→ About this task
In the data below, find the line containing "path_kind = in2reg", then set down that line and every later line up to and including the line containing "or synchronous reset.", exactly.

Collected data entries
────────────────────

`src/rtl/parity_reader_pkg.sv`:
```
// Shared types and parity helper for the parity reader and its upstream writer bench.
package parity_reader_pkg;

  typedef enum logic {
    RUN  = 1'b0,
    HALT = 1'b1
  } state_t;

  // Widest {parity, payload} word the helper accepts; narrower words are zero-extended.
  localparam int PAR_MAXW = 64;

  // A word is good when the XOR of all its bits, parity included, is zero.
  // Zero-extension leaves the reduction unchanged.
  function automatic logic parity_ok(input logic [PAR_MAXW-1:0] word);
    return ~(^word);
  endfunction

endpackage

```
`src/rtl/parity_reader_fifo.sv`:
```
// First-word-fall-through buffer: power-of-two depth, wrapping pointers, 0..DEPTH occupancy.
module parity_fifo #(
  parameter int DWIDTH = 10,
  parameter int DEPTH  = 4
) (
  input  logic                       clk,
  input  logic                       rst_n,
  input  logic                       clear,
  input  logic                       push,
  input  logic                       pop,
  input  logic [DWIDTH-1:0]          din,
  output logic [DWIDTH-1:0]          dout,
  output logic                       full,
  output logic                       empty,
  output logic [$clog2(DEPTH):0]     count
);

  localparam int AW = $clog2(DEPTH);

  logic [DEPTH-1:0][DWIDTH-1:0] mem;
  logic [AW-1:0]                wr_ptr, rd_ptr;
  logic                         wr_en, rd_en;

  // A push into a full buffer is only legal when the head leaves the same cycle.
  assign wr_en = push && (!full || pop);
  assign rd_en = pop && !empty;

  assign full  = (count == (AW+1)'(DEPTH));
  assign empty = (count == '0);
  assign dout  = mem[rd_ptr];

  // Storage carries no reset; stale contents are masked by empty.
  always_ff @(posedge clk) begin
    if (wr_en) mem[wr_ptr] <= din;
  end

  // Pointers and occupancy; clear wins over push and pop.
  always_ff @(posedge clk or negedge rst_n) begin
    if (!rst_n) begin
      wr_ptr <= '0;
      rd_ptr <= '0;
      count  <= '0;
    end else if (clear) begin
      wr_ptr <= '0;
      rd_ptr <= '0;
      count  <= '0;
    end else begin
      if (wr_en) wr_ptr <= wr_ptr + AW'(1);
      if (rd_en) rd_ptr <= rd_ptr + AW'(1);
      case ({wr_en, rd_en})
        2'b10:   count <= count + (AW+1)'(1);
        2'b01:   count <= count - (AW+1)'(1);
        default: count <= count;
      endcase
    end
  end

endmodule

```
`src/rtl/parity_reader.sv`:
```
// Parity-checking reader: accepts {parity, payload} words, buffers good payloads,
// counts parity errors and overflow drops, optionally halts on the first error.
module parity_reader
  import parity_reader_pkg::*;
#(
  parameter int DWIDTH      = 10,
  parameter int DEPTH       = 4,
  parameter int CWIDTH      = 4,
  parameter int HALT_ON_ERR = 0
) (
  input  logic              clk,
  input  logic              rst_n,
  input  logic              clear,
  input  logic              load,
  input  logic [DWIDTH:0]   din,
  output logic              m_valid,
  input  logic              m_ready,
  output logic [DWIDTH-1:0] m_data,
  output logic              full,
  output logic              empty,
  output logic [CWIDTH-1:0] err_cnt,
  output logic [CWIDTH-1:0] ovf_cnt,
  output logic              err_pulse,
  output logic              halted
);

  state_t                 state, next_state;
  logic [PAR_MAXW-1:0]    din_ext;
  logic                   good, accept, push, pop, drop, bad;
  logic [$clog2(DEPTH):0] count;

  assign din_ext = PAR_MAXW'(din);
  assign good    = parity_ok(din_ext);

  // Loads only count while running; HALT swallows them without side effects.
  assign accept  = load && (state == RUN);
  assign pop     = m_valid && m_ready;
  assign push    = accept && good && (!full || pop);
  assign drop    = accept && good && full && !pop;
  assign bad     = accept && !good;

  assign m_valid = !empty;
  assign halted  = (state == HALT);

  parity_fifo #(
    .DWIDTH (DWIDTH),
    .DEPTH  (DEPTH)
  ) u_fifo (
    .clk    (clk),
    .rst_n  (rst_n),
    .clear  (clear),
    .push   (push),
    .pop    (pop),
    .din    (din[DWIDTH-1:0]),
    .dout   (m_data),
    .full   (full),
    .empty  (empty),
    .count  (count)
  );

  // State register.
  always_ff @(posedge clk or negedge rst_n) begin
    if (!rst_n) state <= RUN;
    else        state <= next_state;
  end

  // Next state: a bad word halts when enabled; only clear returns to RUN.
  always_comb begin
    next_state = state;
    case (state)
      RUN:     if (bad && (HALT_ON_ERR != 0)) next_state = HALT;
      HALT:    next_state = HALT;
      default: next_state = RUN;
    endcase
    if (clear) next_state = RUN;
  end

  // Saturating error/overflow counters and the one-cycle error pulse.
  always_ff @(posedge clk or negedge rst_n) begin
    if (!rst_n) begin
      err_cnt   <= '0;
      ovf_cnt   <= '0;
      err_pulse <= 1'b0;
    end else if (clear) begin
      err_cnt   <= '0;
      ovf_cnt   <= '0;
      err_pulse <= 1'b0;
    end else begin
      err_pulse <= bad;
      if (bad  && (err_cnt != '1)) err_cnt <= err_cnt + CWIDTH'(1);
      if (drop && (ovf_cnt != '1)) ovf_cnt <= ovf_cnt + CWIDTH'(1);
    end
  end

  // Occupancy is kept for future status ports; fold it so it is not left dangling.
  logic unused_count;
  assign unused_count = ^count;

endmodule
```
`config.mk`:
```
export PLATFORM = sky130hd
export DESIGN_NAME = parity_reader
export DESIGN_NICKNAME = d
export VERILOG_FILES = /design/src/rtl/parity_reader_pkg.sv /design/src/rtl/parity_reader_fifo.sv /design/src/rtl/parity_reader.sv
export SDC_FILE = /design/constraint.sdc
export NUM_CORES = 1
export LEC_CHECK = 0
export CAP_MARGIN = 20
export CORE_ASPECT_RATIO = 0.75
export CORE_MARGIN = 5
export CORE_UTILIZATION = 45
export DETAILED_ROUTE_END_ITERATION = 7
export PLACE_DENSITY = 0.78
export SLEW_MARGIN = 20
export SYNTH_ARGS = -nofsm -noshare
export SYNTH_HDL_FRONTEND = slang
export SYNTH_SLANG_ARGS = --single-unit
```
`constraint.sdc`:
```
create_clock -name clk -period 2.35 [get_ports clk]
set_clock_uncertainty 0.1 [all_clocks]
set_input_delay 0.5875 -clock clk [delete_from_list [all_inputs] [get_ports clk]]
set_output_delay 0.5875 -clock clk [all_outputs]
set_load 0.03 [all_outputs]
```
; Word-level counts from Yosys, hierarchy flattened
; Index checks and enable logic that the tools add are counted.
[totals]
register_bits = 57
inputBits = 16
out_inout_bits = 23
[op_classes]
n_reduce_logical = 23
muxes = 18
n_addsub = 6
n_eq_ne = 5
n_lt_le_gt_ge = 3
n_bitwise = 2
[op_table]
columns = op, count
row1 = XOR reduction 64 bit, 1
row2 = bitwise mux 40 bit, 1
row3 = binary-select mux 10 bit (select 2 bit), 1
row4 = demux 10 bit (select 2 bit), 1
row5 = 2-to-1 mux 10 bit, 2
row6 = 2-to-1 mux 4 bit, 4
row7 = logical AND 1 bit, 12
row8 = adder 4 x 1 -> 4 bit (second input constant), 2
row9 = 2-to-1 mux 2 bit, 4
row10 = inequality test 4 bit (second input constant), 2
row11 = nonzero test 2 bit, 4
row12 = less-than comparator 2 x 3 -> 1 bit (second input constant), 2
row13 = one-hot mux 3 bit (2 select lines), 1
row14 = adder 2 x 1 -> 2 bit (second input constant), 2
row15 = adder 3 x 1 -> 3 bit (second input constant), 1
row16 = == test 3 bit (second input constant), 1
row17 = logical NOT 1 bit, 3
row18 = logical NOT 3 bit, 1
row19 = 2-to-1 mux 1 bit, 3
row20 = 2-to-1 mux 3 bit, 1
row21 = nonzero test 3 bit, 1
row22 = subtractor 3 x 1 -> 3 bit (second input constant), 1
row23 = == test 2 x 1 -> 1 bit (second input constant), 1
row24 = == test 2 bit (second input constant), 1
row25 = 3 further kinds, 4

; Depth between registers and ports, before layout
[logic_depth]
ltp_word = 9
mapped_depth = 9
depth_no_buf = 9

; Hierarchy
; A second synthesis with hierarchy kept.
[unflattened]
cells_unflattened = 182
area_unflattened_um2 = 2625.0
[by_module_without_submodules]
columns = mod, cells_each, instances, area_per_inst_um2, seq_area_each_um2
row1 = parity_fifo, 115, 1, 2009.4, 1376.3
row2 = parity_reader, 67, 1, 615.6, 225.2

; Worst setup path before layout
; OpenSTA, ideal clock, no wires.
[synth_timing]
path_kind = in2reg
startpoint = input port din[4]
endpoint = register u_fifo.count[2]
setup_slack_ps = -340
n_path_buf = 0
arrival_time_ps = 2462
stages = 9
required_ps = 2122
cell_sequence = xnor2_1 > xnor2_1 > xnor3_2 > a21oi_4 > fa_1 > inv_1 > a21oi_1 > a22oi_4 > mux2_1
[synth_between]
elab_chain_len = 8
[synth_rtl]
columns = element, line_no
row1 = start: declaration, parity_reader.sv:15  ; input logic [DWIDTH:0] din,
row2 = XOR reduction 64 bit *, parity_reader_pkg.sv:15  ; return ~(^word);
row3 = NOT 1 bit *, parity_reader_pkg.sv:15
row4 = logical AND 1 bit * (2 in a row), parity_reader.sv:38  ; assign push = accept && good && (!full || pop);
row5 = logical AND 1 bit *, parity_reader_fifo.sv:25  ; assign wr_en = push && (!full || pop);
row6 = == test 2 x 1 -> 1 bit / == test 2 bit (equally long branches), parity_reader_fifo.sv:50  ; case ({wr_en, rd_en})
row7 = one-hot mux 3 bit (2 select lines), parity_reader_fifo.sv:50
row8 = 2-to-1 mux 3 bit, parity_reader_fifo.sv:43  ; end else if (clear) begin
row9 = end signal: assignment, parity_reader_fifo.sv:51  ; 2'b10: count <= count + (AW+1)'(1);
row10 = end signal: assignment, parity_reader_fifo.sv:52  ; 2'b01: count <= count - (AW+1)'(1);
row11 = end signal: assignment, parity_reader_fifo.sv:53  ; default: count <= count;
row12 = end: declaration, parity_reader_fifo.sv:15  ; output logic [$clog2(DEPTH):0] count
; Every way passes the cells marked *; elsewhere a longest branch is shown, timed or not.
; A chain may end at the register's enable or synchronous reset.

; Worst setup path in the final report
[layout_timing]
startpoint = input port din[2]
endpoint = register u_fifo.count[2]
; The elaborated chain is that of the path after synthesis.

==> metrics <==
xor-xnor portion of the synthesized cell area 0.0663; Synth Flop Type edfxtp_1; Setup crit start kind primary input; die area 7100 sq um; Initial Utilization 0.465; Crit Path Class primary input to flip-flop; RSZ-0062 raised after global routing true; Peak Freq 425 MHz; Setup crit end kind flip-flop; Tightest Pin Transition 0.721 ns; CP Max Fanout 2; gpl congestion 0.750; total gr overflow 0; most common cell after layout, fill and taps aside edfxtp_1; final hold vios 0; nets 241; register area 1600 sq um; Post-Synthesis Net Count 177; drt total wl 5.15 mm; worst path arrival time 2.45 ns; initial DRC count 114; Post-synth EDFFs 40; worst vdd ir 0.000413 V; total power 3.35 mW; grt peak-use layer met2; post-synthesis cell type count 32; Reg clk slew, reported paths 0.10 ns; failing checks setup timing; initial antenna violation count 0; Yosys reg bits 56; final worst path period share 1.00; most frequent cells in the layout edfxtp_1 (40), buf_4 (24), dfrtp_1 (15); Post-route DRC 0; Row Count 23; total track usage 0.164; Critical Path RT 2.45 ns; CTS max path bufs 2; CTS HTree Levels 2; Detailed Place HPWL 3.71 mm; # diodes 0; synth warn 0; fin crit period 2.35 ns; Final WS setup -0.00240 ns; Pleak 1.34 nW; Syn Area/Cell 16.1 sq um; port buffer count 37; Synth async-reset ratio 0.286; setup slack at placement -0.868 ns; met1 GRT Util 0.201; area occupied by multi-input gates 958 sq um; register area share after synthesis 0.647; Post-Synthesis Cell Area 2470 sq um; Synth Area in Simple Gates 0.0784; layout cells sized above 1 0.406; Via Count 1,488; Slew Viols, Final 0; CTS tree yes; status finished, violations left; largest net degree at the start of global routing 19; routed length per instance 17.5 um; Clock Latency Late Sink 0.31 ns; Sink Count 56; via-per-instance ratio 5.06; Routed Antenna Nets 0; clock root buffer clkbuf_8; post-synthesis mux area share 0.112; core box area 5320 sq um; global-route met3 utilization 0.0394; I/O pin cnt 39; max_slew headroom 0.518; first-pass detailed-route iteration total 4; largest family of logic cells by synthesized area multiplexers; Post-Syn Instances 154; width of the die 95.6 um; vias in the first global route 1,589; Cell Pwr Density 1000 nW/um^2; fillers 374; Inserted Clock Buffers 5; adder-cell share of the synthesized area 0.0384; die height 74.2 um; met2 GRT Util 0.285; first-pass GRT wire length 8.42 mm; P&R area growth vs syn 35.4%; final setup violation count 1; Synth Area in Compound Gates 0.0344; Hold WC Path Type primary input to flip-flop; Max-cap violations 0
synth_stat cells (4+ instances only):
master / count / area (sq um)
xnor2_1: 12 / 105
inv_1: 4 / 15.0
nand3_1: 5 / 25.0
ha_1: 6 / 75.1
xor2_1: 4 / 35.0
and2_1: 4 / 25.0
dfrtp_1: 16 / 400
mux4_2: 10 / 225
edfxtp_1: 40 / 1200
nor2_1: 13 / 48.8
worst paths after layout:
kind,from,end,slack [ns],cells past startpoint
min reg2reg,ovf_cnt[1],ovf_cnt[1],0.51,2
max reg2reg,u_fifo.count[2],u_fifo.count[2],0.08,8
max,din[2],u_fifo.count[2],-0.002,9
max in group asynchronous,rst_n,u_fifo.rd_ptr[1],1.05,1
min in group asynchronous,rst_n,err_cnt[1],0.60,1
min,din[8],u_fifo.mem[8],0.48,1
power breakdown:
group	leakage [nW]	internal (mW)	switching (mW)
Clock	0.0485	0.214	0.307
Sequential	0.581	1.19	0.0843
Combinational	0.706	0.732	0.823
through the flow:
stage | setup TNS [ns] | hold slack (ns) | cells | area (sq um) | utilization
after CTS | -0.349 | 0.510 | 294 | 3310 | 0.622
final | -0.00240 | 0.479 | 294 | 3350 | 0.629
after global placement | -34.23 | 0.457 | 285 | 3210 | 0.604
after detailed placement | -37.74 | 0.483 | 285 | 3210 | 0.604
after floorplan | -0.336 | 0.192 | 154 | 2530 | -
after global routing | -0.323 | 0.466 | 294 | 3350 | 0.629
sequential cells by signal (all words and copies together), names as in the netlist:
name           cells
u_fifo.count       3
u_fifo.mem        40
u_fifo.rd_ptr      2
err_pulse          1
ovf_cnt            4
u_fifo.wr_ptr      2
err_cnt            4
final cells by class:
class,instances,share of cell area
Tap cell,75,0.0280
Multi-Input combinational cell,87,0.286
Inverter,4,0.00523
Clock inverter,3,0.00672
Timing Repair Buffer,64,0.175
Clock buffer,5,0.0205
Sequential cell,56,0.479
metal layers:
metal  up-vias  routed length (um)
met3         6                 200
met4         0                  81
met1       759                2080
met5         -                   0
li1        688                   -
met2        35                2790
critical path: stages:
cell and delay (ns):
dlygate4sd2_1 0.28, xnor2_2 0.22, xnor3_2 0.40, a21oi_4 0.17, fa_2 0.24, inv_4 0.05
a21oi_4 0.12, a22oi_4 0.07, mux2_4 0.30
timing repair:
| action | in CTS | in global routing |
|---|---|---|
| pin swaps | 8 | 9 |
| setup buffers | 1 | 1 |
| setup endpoints to repair | 65 | 52 |
| hold buffers | 0 | 0 |
| resized for setup | 70 | 45 |
logic make-up (layout without fill, tap and decap cells):
| group | count (synthesis) | after routing |
|---|---|---|
| AO/OA/AOI/OAI | 9 | 9 |
| XOR/XNOR | 17 | 17 |
| adder cells (fa/ha/maj) | 7 | 7 |
| buffers and inverters | 11 | 76 |
| flip-flops | 56 | 56 |
| multiplexers | 15 | 15 |
| other | 1 | 1 |
| AND/OR/NAND/NOR | 38 | 38 |
Note: power is estimated with default switching activity, not from simulation.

────────────────────

→ Finished task
path_kind = in2reg
startpoint = input port din[4]
endpoint = register u_fifo.count[2]
setup_slack_ps = -340
n_path_buf = 0
arrival_time_ps = 2462
stages = 9
required_ps = 2122
cell_sequence = xnor2_1 > xnor2_1 > xnor3_2 > a21oi_4 > fa_1 > inv_1 > a21oi_1 > a22oi_4 > mux2_1
[synth_between]
elab_chain_len = 8
[synth_rtl]
columns = element, line_no
row1 = start: declaration, parity_reader.sv:15  ; input logic [DWIDTH:0] din,
row2 = XOR reduction 64 bit *, parity_reader_pkg.sv:15  ; return ~(^word);
row3 = NOT 1 bit *, parity_reader_pkg.sv:15
row4 = logical AND 1 bit * (2 in a row), parity_reader.sv:38  ; assign push = accept && good && (!full || pop);
row5 = logical AND 1 bit *, parity_reader_fifo.sv:25  ; assign wr_en = push && (!full || pop);
row6 = == test 2 x 1 -> 1 bit / == test 2 bit (equally long branches), parity_reader_fifo.sv:50  ; case ({wr_en, rd_en})
row7 = one-hot mux 3 bit (2 select lines), parity_reader_fifo.sv:50
row8 = 2-to-1 mux 3 bit, parity_reader_fifo.sv:43  ; end else if (clear) begin
row9 = end signal: assignment, parity_reader_fifo.sv:51  ; 2'b10: count <= count + (AW+1)'(1);
row10 = end signal: assignment, parity_reader_fifo.sv:52  ; 2'b01: count <= count - (AW+1)'(1);
row11 = end signal: assignment, parity_reader_fifo.sv:53  ; default: count <= count;
row12 = end: declaration, parity_reader_fifo.sv:15  ; output logic [$clog2(DEPTH):0] count
; Every way passes the cells marked *; elsewhere a longest branch is shown, timed or not.
; A chain may end at the register's enable or synchronous reset.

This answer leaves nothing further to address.